Deuxièmement, une question d’interprétation. Je ne pense pas que l’industrie pétrochimique « découple » la production de la nature : il s’agit d’une autre façon de traiter et de retraiter des matériaux issus de la nature. Cependant, Hanieh a mis le doigt sur quelque chose d’extrêmement important et dangereux dans la manière dont les matériaux synthétiques corrompent et déforment la relation de l’humanité avec la nature. Il a mis le doigt sur ce qui devrait tous nous préoccuper.
Dans le dernier chapitre de Crude Capitalism, Adam Hanieh étudie la réponse des compagnies pétrolières à la menace du changement climatique. Après avoir passé des décennies à financer le déni de la science du climat, elles ont, au cours de la dernière décennie, inversé leur position publique, accepté le réchauffement planétaire comme un fait … et sont devenues des « convertis enthousiastes » au concept de « net zéro », tel que déformé par les politiciens, qui remplace les véritables réductions d’émissions de gaz à effet de serre par des ingénieuries technologiques chimériques, en particulier le captage du carbone.
« En donnant l’impression de faire partie de la solution, les compagnies pétrolières ne cachent pas seulement leur rôle central dans l’économie fossile, mais visent à encadrer et à déterminer la réponse de la société au changement climatique », prévient Hanieh.
Les compagnies adoptent de fausses solutions techniques – la biomasse, les véhicules électriques et l’hydrogène – qui ont été placées au centre de la politique climatique de l’establishment. Elles parient sur l’expansion de la dystopie consumériste synthétique soutenue par la pétrochimie. Et leur emprise orwellienne sur la politique, main dans la main avec les dictateurs des nations productrices, est plus que jamais visible lors des négociations internationales sur le climat – l’année dernière (Abu Dhabi) et cette année (Azerbaïdjan).
Les écosocialistes, qui s’efforcent d’associer la lutte pour surmonter la rupture désastreuse de l’humanité avec la nature à la lutte pour la justice sociale, doivent d’abord se confronter au fait que la production d’énergie et les infrastructures « restent solidement entre les mains des plus grands conglomérats pétroliers », affirme Adam Hanieh.
De plus, nous devons reconnaître que si ces entreprises constituent un « obstacle majeur » à la sortie du pétrole, « elles sont une manifestation, et non une cause, du problème sous-jacent » des relations sociales capitalistes.
Ne nous contentons pas de reculer d’horreur devant le génocide : disséquons et comprenons mieux l’hydre à plusieurs têtes.

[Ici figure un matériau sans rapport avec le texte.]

File: config.mk
export PLATFORM = sky130hd
export DESIGN_NAME = bp_cache_dma_axil_ctrl
export DESIGN_NICKNAME = d
export VERILOG_FILES = /design/src/rtl/bp_cache_dma_axil_ctrl.sv
export SDC_FILE = /design/constraint.sdc
export NUM_CORES = 1
export LEC_CHECK = 0
export CAP_MARGIN = 15
export CORE_MARGIN = 2
export CORE_UTILIZATION = 25
export CTS_CLUSTER_DIAMETER = 50
export DETAILED_ROUTE_END_ITERATION = 10
export GPL_TIMING_DRIVEN = 1
export HOLD_SLACK_MARGIN = 0.15
export PLACE_DENSITY = 0.57
export SETUP_SLACK_MARGIN = 0.05
export SYNTH_ARGS = -nofsm -noshare
export SYNTH_HDL_FRONTEND = slang
export SYNTH_SLANG_ARGS = --single-unit
File: constraint.sdc
create_clock -name clk_i -period 2 [get_ports clk_i]
set_input_delay 0.4 -clock clk_i [delete_from_list [all_inputs] [get_ports clk_i]]
set_output_delay 0.4 -clock clk_i [all_outputs]
set_load 0.02 [all_outputs]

Ce livre y contribue. (Compte rendu publié sur le site de Simo Pirani le 18 novembre 2024 ; traduction rédaction A l’Encontre)
Adam Hanieh est professeur d’études sur le développement à la SOAS, Université de Londres.
Simon Pirani a été de 2007 à 2021 chercheur auprès du Oxford Institute for Energy Studies. Il a publié en 2018 Burning Up : A Global History of Fossil Fuel Consumption, chez Pluto Press.
[1] Auteur entre autres de Running Dry : Essays on Energy, Water, and Environmental Crisis (Rutgers University Press, 2015), Desert Kingdom : How Oil and Water Forged Modern Saudi Arabia (Harvard University Press, 2010). (Réd.)
[2] « From resource extraction to outflows of wastes and emissions : The socioeconomic metabolism of the global economy, 1900–2015 », in Global Environmental Change, septembre 2018, pages 131-140.
[3] A Social Ecology of Capital, Pluto Press, 2023.